Resolution of the images used in ETH3D High-res benchmark

jzhangbs / Vis-MVSNet

Visibility-aware Multi-view Stereo Network

MIT License

235 stars 27 forks source link

Resolution of the images used in ETH3D High-res benchmark #30

Closed leejaeyong7 closed 2 years ago

leejaeyong7 commented 2 years ago

Hi,

Thanks for sharing the great work. I was wondering what the image resolution was used in the inference of the Vis-MVSNet in ETH3D high-res evaluation?

Thanks!

jzhangbs commented 2 years ago

Hi, input images are 2400x1600, output depths are 1200x800

leejaeyong7 commented 2 years ago

Thanks!

TruongKhang commented 2 years ago

@jzhangbs can you provide the running script with specific parameters (probability thresholds, number of consistent views, etc...)?

jzhangbs commented 2 years ago

Hi @TruongKhang

depth inference: --num_src 20 \ --max_d 512 \ --interval_scale \ --cas_depth_num 128,64,32 \ --cas_interv_scale 4,2,1 \ --resize 2400,1600 \ --crop 2400,1600 \

depth fusion: --view 20 \ --vthresh 2 \ --pthresh 0.1,0.1,0 \

you need to prepare a pair.txt where each image has more than 20 source views.

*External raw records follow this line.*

### src/rtl/lockin_sched_pkg.sv
// lockin_sched_pkg
// Shared definitions for the lock-in MAC scheduler: default sizing,
// FSM state encodings and a helper that pulls one channel's tap count
// out of the packed per-channel tap vector.
package lockin_sched_pkg;

  localparam int NUM_CH_DEF      = 5;
  localparam int TAP_W_DEF       = 7;
  localparam int MAC_LATENCY_DEF = 2;
  localparam int CYC_W_DEF       = 16;

  // Widest packed tap vector and widest tap count the helper handles.
  localparam int TAP_VEC_MAX = 1024;
  localparam int TAP_CNT_MAX = 32;

  typedef logic [2:0] state_t;

  localparam state_t ST_IDLE  = 3'd0;
  localparam state_t ST_ARB   = 3'd1;
  localparam state_t ST_RUN   = 3'd2;
  localparam state_t ST_DRAIN = 3'd3;
  localparam state_t ST_DONE  = 3'd4;

  // Channel ch occupies bits [ch*w +: w] of vec.
  function automatic logic [TAP_CNT_MAX-1:0] tap_count(
    input logic [TAP_VEC_MAX-1:0] vec,
    input int unsigned            ch,
    input int unsigned            w
  );
    logic [TAP_VEC_MAX-1:0] shifted;
    logic [TAP_CNT_MAX-1:0] mask;
    shifted = vec >> (ch * w);
    mask    = (w >= TAP_CNT_MAX) ? '1 : ((TAP_CNT_MAX'(1) << w) - TAP_CNT_MAX'(1));
    return shifted[TAP_CNT_MAX-1:0] & mask;
  endfunction

endpackage

### src/rtl/lockin_mac_scheduler_rr_arbiter.sv
// rr_arbiter
// Combinational round-robin pick: first set request at or after ptr,
// wrapping around to channel 0.
// Ports:
//   req   - request vector
//   ptr   - starting channel for the search
//   grant - one-hot winner (zero if no request)
//   idx   - binary index of the winner
//   valid - any request present
module rr_arbiter
  import lockin_sched_pkg::*;
#(
  parameter int NUM_CH = NUM_CH_DEF,
  parameter int CH_W   = 3
) (
  input  logic [NUM_CH-1:0] req,
  input  logic [CH_W-1:0]   ptr,
  output logic [NUM_CH-1:0] grant,
  output logic [CH_W-1:0]   idx,
  output logic              valid
);

  // Two passes: the upper segment starting at ptr, then the wrap-around.
  always_comb begin
    grant = '0;
    idx   = '0;
    valid = 1'b0;
    for (int k = 0; k < NUM_CH; k++) begin
      if (!valid && req[k] && (k >= int'(ptr))) begin
        valid    = 1'b1;
        grant[k] = 1'b1;
        idx      = CH_W'(k);
      end
    end
    for (int k = 0; k < NUM_CH; k++) begin
      if (!valid && req[k]) begin
        valid    = 1'b1;
        grant[k] = 1'b1;
        idx      = CH_W'(k);
      end
    end
  end

endmodule

### src/rtl/lockin_mac_scheduler.sv
// lockin_mac_scheduler
// Time-shares one MAC engine among the lock-in FIR stages. Each sample
// tick latches the channels that need service; they are granted in
// round-robin order, tap indices are streamed one per cycle framed by
// clear/last, and a per-channel done pulses once the MAC pipeline drains.
// Ports:
//   clk_i, reset_ni        - clock, async active-low reset
//   tick_i, en_i           - sample strobe and per-channel enables
//   taps_i                 - packed per-channel tap counts
//   grant_o                - one-hot channel owning the MAC
//   tap_idx_o, mac_valid_o - tap index and its valid
//   mac_clear_o/mac_last_o - first / final tap of a channel
//   done_o                 - per-channel result-valid pulse
//   busy_o, overrun_o      - activity and sticky overrun flag
//   max_cycles_o           - longest busy period (LOCKIN_SCHED_STATS_EN only)
// Optional feature macro: LOCKIN_SCHED_STATS_EN
module lockin_mac_scheduler
  import lockin_sched_pkg::*;
#(
  parameter int NUM_CH      = NUM_CH_DEF,
  parameter int TAP_W       = TAP_W_DEF,
  parameter int MAC_LATENCY = MAC_LATENCY_DEF
`ifdef LOCKIN_SCHED_STATS_EN
  , parameter int CYC_W     = CYC_W_DEF
`endif
) (
  input  logic                    clk_i,
  input  logic                    reset_ni,
  input  logic                    tick_i,
  input  logic [NUM_CH-1:0]       en_i,
  input  logic [NUM_CH*TAP_W-1:0] taps_i,
  output logic [NUM_CH-1:0]       grant_o,
  output logic [TAP_W-1:0]        tap_idx_o,
  output logic                    mac_valid_o,
  output logic                    mac_clear_o,
  output logic                    mac_last_o,
  output logic [NUM_CH-1:0]       done_o,
  output logic                    busy_o,
  output logic                    overrun_o
`ifdef LOCKIN_SCHED_STATS_EN
  , output logic [CYC_W-1:0]      max_cycles_o
`endif
);

  localparam int CH_W    = (NUM_CH > 1) ? $clog2(NUM_CH) : 1;
  localparam int DRAIN_W = (MAC_LATENCY > 1) ? $clog2(MAC_LATENCY) : 1;
  localparam logic [DRAIN_W-1:0] DRAIN_LAST =
    (MAC_LATENCY > 0) ? DRAIN_W'(MAC_LATENCY - 1) : '0;
  localparam logic [CH_W-1:0] CH_LAST = CH_W'(NUM_CH - 1);

  state_t              state;
  logic [NUM_CH-1:0]   pending;
  logic [CH_W-1:0]     ptr;
  logic [CH_W-1:0]     ch;
  logic [TAP_W-1:0]    idx;
  logic [DRAIN_W-1:0]  drain_cnt;

  logic [NUM_CH-1:0]   arb_grant;
  logic [CH_W-1:0]     arb_idx;
  logic                arb_valid;
  logic [NUM_CH-1:0]   tick_req;
  logic [NUM_CH-1:0]   pending_next;
  logic [NUM_CH-1:0]   ch_onehot;
  logic [TAP_W-1:0]    run_taps;
  logic [TAP_W-1:0]    arb_taps;
  logic                last_tap;

  rr_arbiter #(
    .NUM_CH (NUM_CH),
    .CH_W   (CH_W)
  ) u_arb (
    .req   (pending),
    .ptr   (ptr),
    .grant (arb_grant),
    .idx   (arb_idx),
    .valid (arb_valid)
  );

  assign tick_req     = tick_i ? en_i : '0;
  assign pending_next = pending | tick_req;
  assign ch_onehot    = NUM_CH'(1) << ch;
  assign run_taps     = TAP_W'(tap_count(TAP_VEC_MAX'(taps_i), 32'(ch), TAP_W));
  assign arb_taps     = TAP_W'(tap_count(TAP_VEC_MAX'(taps_i), 32'(arb_idx), TAP_W));
  assign last_tap     = (idx == (run_taps - TAP_W'(1)));
  assign busy_o       = (state != ST_IDLE) || (pending != '0);

  // IDLE and DONE look at pending_next so a tick in the same cycle is
  // already visible to the following ARB. The ARB clear only removes the
  // old bit, so a fresh tick for the granted channel stays queued.
  always_ff @(posedge clk_i or negedge reset_ni) begin
    if (!reset_ni) begin
      state     <= ST_IDLE;
      pending   <= '0;
      ptr       <= '0;
      ch        <= '0;
      idx       <= '0;
      drain_cnt <= '0;
      overrun_o <= 1'b0;
    end else begin
      if (tick_i && busy_o) overrun_o <= 1'b1;
      pending <= pending_next;
      case (state)
        ST_IDLE: begin
          if (pending_next != '0) state <= ST_ARB;
        end
        ST_ARB: begin
          if (arb_valid) begin
            ch      <= arb_idx;
            pending <= (pending & ~arb_grant) | tick_req;
            ptr     <= (arb_idx == CH_LAST) ? '0 : arb_idx + CH_W'(1);
            idx     <= '0;
            state   <= (arb_taps == '0) ? ST_DONE : ST_RUN;
          end else begin
            state <= ST_IDLE;
          end
        end
        ST_RUN: begin
          if (last_tap) begin
            idx       <= '0;
            drain_cnt <= '0;
            state     <= (MAC_LATENCY == 0) ? ST_DONE : ST_DRAIN;
          end else begin
            idx <= idx + TAP_W'(1);
          end
        end
        ST_DRAIN: begin
          if (drain_cnt == DRAIN_LAST) state <= ST_DONE;
          else drain_cnt <= drain_cnt + DRAIN_W'(1);
        end
        ST_DONE: begin
          state <= (pending_next != '0) ? ST_ARB : ST_IDLE;
        end
        default: state <= ST_IDLE;
      endcase
    end
  end

  // During ARB the latched channel is not yet valid, so the grant comes
  // straight from the arbiter.
  always_comb begin
    grant_o     = '0;
    done_o      = '0;
    tap_idx_o   = '0;
    mac_valid_o = 1'b0;
    mac_clear_o = 1'b0;
    mac_last_o  = 1'b0;
    case (state)
      ST_ARB: grant_o = arb_grant;
      ST_RUN: begin
        grant_o     = ch_onehot;
        mac_valid_o = 1'b1;
        tap_idx_o   = idx;
        mac_clear_o = (idx == '0);
        mac_last_o  = last_tap;
      end
      ST_DRAIN: grant_o = ch_onehot;
      ST_DONE: begin
        grant_o = ch_onehot;
        done_o  = ch_onehot;
      end
      default: ;
    endcase
  end

`ifdef LOCKIN_SCHED_STATS_EN
  logic [CYC_W-1:0] cyc_cnt;
  logic             busy_q;

  // The counter restarts on a tick from idle and saturates; its value is
  // folded into the maximum on the cycle busy drops.
  always_ff @(posedge clk_i or negedge reset_ni) begin
    if (!reset_ni) begin
      cyc_cnt      <= '0;
      busy_q       <= 1'b0;
      max_cycles_o <= '0;
    end else begin
      busy_q <= busy_o;
      if (tick_i && !busy_o) cyc_cnt <= CYC_W'(1);
      else if (busy_o && (cyc_cnt != '1)) cyc_cnt <= cyc_cnt + CYC_W'(1);
      if (busy_q && !busy_o && (cyc_cnt > max_cycles_o)) max_cycles_o <= cyc_cnt;
    end
  end
`endif

endmodule

### config.mk
export PLATFORM = sky130hd
export DESIGN_NAME = lockin_mac_scheduler
export DESIGN_NICKNAME = d
export VERILOG_FILES = /design/src/rtl/lockin_sched_pkg.sv /design/src/rtl/lockin_mac_scheduler_rr_arbiter.sv /design/src/rtl/lockin_mac_scheduler.sv
export SDC_FILE = /design/constraint.sdc
export NUM_CORES = 1
export LEC_CHECK = 0
export CAP_MARGIN = 25
export CORE_UTILIZATION = 53
export DETAILED_ROUTE_END_ITERATION = 6
export PLACE_DENSITY = 0.95
export SLEW_MARGIN = 40
export SYNTH_ARGS = -nofsm -noshare
export SYNTH_HDL_FRONTEND = slang
export SYNTH_HIERARCHICAL = 1
export SYNTH_SLANG_ARGS = --single-unit
export TNS_END_PERCENT = 1
### constraint.sdc
create_clock -name clk_i -period 4.04 [get_ports clk_i]
set_input_delay 0.606 -clock clk_i [delete_from_list [all_inputs] [get_ports clk_i]]
set_output_delay 0.606 -clock clk_i [all_outputs]
set_load 0.005 [all_outputs]
==> Word-level counts from Yosys, hierarchy flattened <==
Cells that the tools add are included.
{ "word_totals": {"wordCells": 124, "reg_bits": 23, "in_bits": 43} }
{ "classes": {"add_sub_neg": 4, "n_reduce_logical": 38, "n_bitwise": 4, "n_mux": 51, "order_cmp": 5, "multipliers": 2, "eq_ne": 10, "shift": 3} }
{ "op_table": {"columns": ["op", "count"], "rows": [
  [">> shifter 35 x 6 -> 7 bit", 2],
  ["2-to-1 mux 3 bit", 12],
  ["2-to-1 mux 1 bit", 26],
  ["2-to-1 mux 7 bit", 3],
  ["2-to-1 mux 5 bit", 4],
  ["logical AND 1 bit", 15],
  ["case mux 3 bit (5 select lines)", 1],
  ["logical NOT 7 bit", 2],
  ["case mux 7 bit (2 select lines)", 1],
  ["multiplier 3 x 3 -> 6 bit, second input constant", 2],
  ["OR 5 bit", 2],
  ["case mux 5 bit (2 select lines)", 1],
  ["nonzero test 5 bit", 2],
  ["logical NOT 1 bit", 9],
  ["inequality test 2 bit, second input constant", 4],
  ["adder 7 x 1 -> 7 bit, second input constant", 1],
  ["== test 7 bit", 1],
  ["subtractor 7 x 1 -> 7 bit, second input constant", 1],
  ["== test 3 x 2 -> 1 bit, second input constant", 2],
  ["== test 3 bit, second input constant", 2],
  [">= comparator 1 x 3 -> 1 bit, first input constant", 2],
  [">= comparator 2 x 3 -> 1 bit, first input constant", 2],
  ["AND reduction 2 bit", 3],
  ["bitwise AND 5 bit", 1],
  ["other kinds (14)", 16]
]} }

==> Logic depth before layout (Yosys ltp) <==
{ "logic_depth": {"word_depth": 40, "ltp_mapped": 13, "ltp_nobuf": 12} }

==> Hierarchy <==
The synthesis kept the hierarchy.
{ "modules_own_cells": {"columns": ["mod", "seq_area_each_um2", "area_per_inst_um2", "cells_each", "instances"], "rows": [
  ["lockin_mac_scheduler", 575.6, 2018.2, 225, 1],
  ["rr_arbiter", 0.0, 301.5, 47, 1]
]} }

==> Worst setup path after synthesis <==
Ideal clock, no wire load.
{ "synth_timing": {"kind": "in2out", "from": "in taps_i[22]", "to": "out mac_last_o", "path_stages": 7, "arrival_ns": 2.453, "setup_slack_ns": 0.981, "cell_sequence": "mux4_2 > a22oi_1 > ha_1 > xnor2_1 > a2111oi_4 > and3_2 > and2_4"} }
{ "synth_between": {"elab_chain_cells": 4} }
{ "synth_lines": {"columns": ["element", "line_no", "rtl"], "rows": [
  ["from (decl)", "lockin_mac_scheduler.sv:31", "input logic [NUM_CH*TAP_W-1:0] taps_i,"],
  [">> shifter 35 x 6 -> 7 bit", "lockin_sched_pkg.sv:32", "shifted = vec >> (ch * w);"],
  ["subtractor 7 x 1 -> 7 bit", "lockin_mac_scheduler.sv:84", "assign last_tap = (idx == (run_taps - TAP_W'(1)));"],
  ["== test 7 bit", "lockin_mac_scheduler.sv:84", null],
  ["2-to-1 mux 1 bit", "lockin_mac_scheduler.sv:147", "case (state)"],
  ["to (decl)", "lockin_mac_scheduler.sv:36", "output logic mac_last_o,"]
]} }
Every way passes these cells.

==> Worst setup path after layout <==
{ "layout_timing": {"from": "reg ch[0]", "to": "out mac_last_o"} }
{ "layout_between": {"elab_chain_cells": 5} }
{ "layout_lines": {"columns": ["element", "line_no", "rtl"], "rows": [
  ["from (decl)", "lockin_mac_scheduler.sv:54", "logic [CH_W-1:0] ch;"],
  ["from (signal assigned)", "lockin_mac_scheduler.sv:108", "ch <= arb_idx;"],
  ["multiplier 3 x 3 -> 6 bit", "lockin_sched_pkg.sv:32", null],
  [">> shifter 35 x 6 -> 7 bit", "lockin_sched_pkg.sv:32", null],
  ["subtractor 7 x 1 -> 7 bit", "lockin_mac_scheduler.sv:84", null],
  ["== test 7 bit", "lockin_mac_scheduler.sv:84", null],
  ["2-to-1 mux 1 bit", "lockin_mac_scheduler.sv:147", null]
]} }
Every way passes these cells.

==> metrics.yaml <==
run_status:
  status: "completed"
power_and_ir_drop:
  p_sw_share_pct: 49.5
  p_seq_share_pct: 22.0
  vdd_drop_max_uv: 425
  p_int_w: 0.00109
  power_w: 0.00216
  p_comb_share_pct: 71.4
  p_switching_w: 0.00107
  total_leakage_power_nw: 1.21
  p_per_area_nw_per_um2: 700
  pwr-share-clk_pct: 6.6
grt:
  grt_pass1_wl_mm: 10.7
  grt_usage_pct: 31.1
  grt_max_degree: 24
  globalRoute.totalOverflow: 0
  grt_pass1_vias: 2336
  antenna_found_initial: 0
routing:
  wl_per_cell_microns: 18.9
  drt_first_iter_violations: 267
  vias: 2558
  drcViolationCount: 0
  finalWirelength_mm: 7.37
  ant_nets: 0
  first_pass_iters: 4
  vias_per_cell: 6.56
critical_path:
  cp_cell_sequence: "buf_4 > nor3b_2 > nand2_1 > and2_1 > ha_4 > a31o_1 > a2111oi_4 > and3_4 > and2_4 > clkdlybuf4s50_1"
  rr_startpoint: "ch[0]"
  criticalPathCategory: "register to primary output"
  critPathLaunch: "ch[0]"
  path_max_fanout: 14
  cp_top_family: "simple AND/OR/NAND/NOR gates"
  critPathMaxStageDelay_ns: 0.49
  cp.required_ns: 3.43
  critPathBufInv: 2
  arrival_ns: 3.35
  worstSetupStartpointType: "register"
  end_kind: "primary output"
  cp_slowest_cell: "clkdlybuf4s50_1"
synth:
  ys_ff_latch: 23
  seq_area_frac_synth_pct: 24.8
  avgSynthCellArea_sq_um: 8.53
  synth_cells: 272
  synthArstFlopShare_pct: 100
  yosysWarnings: 6
  syn_area_sq_um: 2320
  synthFlopType: "dfrtp_1"
  synth.distinct_cells: 72
  synth_edf_count: 0
  synth.net_count: 320
floorplan:
  die_area_sq_um: 4650
  ios: 65
  core_area_sq_um: 4090
  dieWidth_microns: 68.2
  row_count: 23
  start_util_pct: 56.8
  die_h_microns: 68.2
timing:
  setup_viol: 0
  hold_ws_ns: 0.316
  finalCritPeriodShare_pct: 98.0
  slew_headroom_pct: 57.9
  skew_ns: 0.00378
  finalHoldViolations: 0
  clock.fmax_ghz: 0.253
  fin_tns_setup_ns: 0
  fin_crit_ns: 3.96
  tightest_slew_ns: 0.631
  drv_slew: 0
cts:
  clock_latency_ns: 0.26
  clockBufferDepth: 2
  cts_max_level: 1
  clock-sinks: 23
  clk_pin_slew_worst_paths_ns: 0.08
  clock-root-buffer: "clkbuf_8"
  cts_made_buffers: 3
  holdBufCountCts: 0
  cts_tree: "built"
placement:
  io_buffers: 64
  post-dp-hpwl_mm: 5.41
  place_congestion: 0.907
finish:
  drive_gt1_share_pct: 15.0
  diodes: 0
  final_nets: 389
  area_growth_pct: 33.2
worst_hold_path:
  holdCritPathClass: "primary input to async pin"
job:
  maxCapViolCount: 0
path summary, 6_finish.rpt:
check / depth (start not counted) / slack, ns / to
hold reg to reg: 1 / 0.47 / overrun_o
max in group asynchronous: 1 / 3.34 / ch[0]
min in group clk_i: 1 / 0.47 / overrun_o
hold / removal: 1 / 0.32 / idx[6]
setup / recovery: 10 / 0.08 / mac_last_o
setup reg to reg: 12 / 0.86 / idx[6]
metrics by stage:
stage          setup slack [ns]  instances  utilization [%]  cell area [sq um]
2_1_floorplan             0.981        272                -               2320
3_3_place_gp           -0.00809        384             73.4               3000
3_5_place_dp            -0.0771        384             73.2               2990
4_1_cts                 0.00150        388             74.9               3060
6_report                 0.0802        390             75.6               3090
5_1_grt                -0.00239        390             75.6               3090
cell type report:
type / count / area, sq um
clock buffers: 4 / 45.0
fillers: 310 / 997
inverters: 14 / 52.6
multi-input cells: 225 / 1640
flip-flops and latches: 23 / 577
well taps: 50 / 62.6
repair buffers: 74 / 711
cells in the mapped netlist, types with 3 or more instances:
| library cell | instances | area share (%) |
|---|---|---|
| a21o_1 | 4 | 1.3 |
| a21oi_1 | 15 | 3.2 |
| a22o_1 | 7 | 2.6 |
| a32o_1 | 3 | 1.3 |
| and2_1 | 6 | 1.6 |
| and3_1 | 6 | 1.6 |
| buf_4 | 3 | 0.97 |
| buf_6 | 4 | 1.9 |
| dfrtp_1 | 23 | 25 |
| ha_1 | 5 | 2.7 |
| inv_1 | 14 | 2.3 |
| mux2_2 | 5 | 2.4 |
| mux2i_1 | 8 | 3.5 |
| nand2_1 | 19 | 3.1 |
| nand2b_1 | 4 | 1.1 |
| nand3_1 | 7 | 1.5 |
| nor2_1 | 25 | 4.0 |
| nor2b_1 | 6 | 1.6 |
| nor3_1 | 15 | 3.2 |
| nor4_1 | 8 | 2.2 |
| o21ai_0 | 9 | 1.9 |
| o21bai_1 | 3 | 0.97 |
| xnor2_1 | 3 | 1.1 |
| xor2_1 | 3 | 1.1 |
state kept, by name, summed over array words and instances (netlist names):
register and cells:
idx 7, pending 5, ch 3, ptr 3
state 3, drain_cnt 1, overrun_o 1
routing by layer:
layer | GRT usage (%) | up-vias | wire length (microns)
li1 | - | 1168 | -
met1 | 40.5 | 1182 | 2960
met2 | 51.5 | 176 | 3400
met3 | 4.50 | 32 | 753
met4 | 12.2 | 0 | 260
met5 | 0 | - | 0
cells by family after synthesis:
group,after synthesis,synth area share (%)
and+or+nand+nor,119,28.3
AOI/OAI and AO/OA,79,27.1
buffers and inverters,24,5.93
DFF,23,24.8
muxes,16,8.95
xor gates and xnor gates,6,2.27
adders and majority gates,5,2.70
power by group through the flow:
stage	combinational, W	sequential (W)	clock [W]
2_1_floorplan	0.00109	0.000394	0
3_3_place_gp	0.00136	0.000462	0
3_5_place_dp	0.00143	0.000468	0
4_1_cts	0.00146	0.000466	0.000145
5_1_grt	0.00166	0.000493	0.000155
6_report	0.00154	0.000475	0.000142
cell usage in the layout (no fill, tap or decap), types with 3 or more instances in the layout:
cell type        Yosys  final
a21o_1               4      4
a21oi_1             15     15
a22o_1               7      7
a32o_1               3      3
and2_1               6      6
and3_1               6      6
buf_4                3     10
clkbuf_8             0      3
clkdlybuf4s50_1      0     63
dfrtp_1             23     22
ha_1                 5      4
inv_1               14     14
mux2_2               5      5
mux2i_1              8      8
mux4_2               2      3
nand2_1             19     19
nand2b_1             4      4
nand3_1              7      7
nor2_1              25     25
nor2b_1              6      6
nor3_1              15     15
nor4_1               8      8
o21ai_0              9      9
o21bai_1             3      3
xnor2_1              3      3
xor2_1               3      3
what timing repair did:
action,CTS,global route
endpoints found under the setup margin,1,1
gates resized for setup,4,5
pin swaps,2,2
setup buffers,0,2
Power figures use the tool's default switching activity.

TruongKhang commented 2 years ago

@jzhangbs thank you so much for your response! Can you provide your preprocessed pair.txt file? Because the number of views for each scene in the ETH3D high-resolution dataset is relatively small, even some scenes have less than 10 views.

xy-guo commented 2 years ago

I tried your depth inference arguments. I met the out-of-memory problem when I run depth inference on a 3090 GPU. It seems num_src=20 makes the model consume a huge amount of GPU memory. Is it possible to set num_src to a smaller value?

I was only able to train the model when I set num_src to a number smaller than 4.

jzhangbs commented 2 years ago

@TruongKhang Terribly sorry for the delay because github didn't notice me the reply.

The general dataloader should support the situation where the total number of sources in pair.txt is less than the number of sources in the argument. In this case the program will use all the available views. And you can use the improved fusion code which also supports this situation: https://github.com/jzhangbs/pcd-fusion

jzhangbs commented 2 years ago

@xy-guo Try reducing the spatial resolution or depth numbers. In inference we calculate the cost volumes one by one so this part does not grow with the number of sources.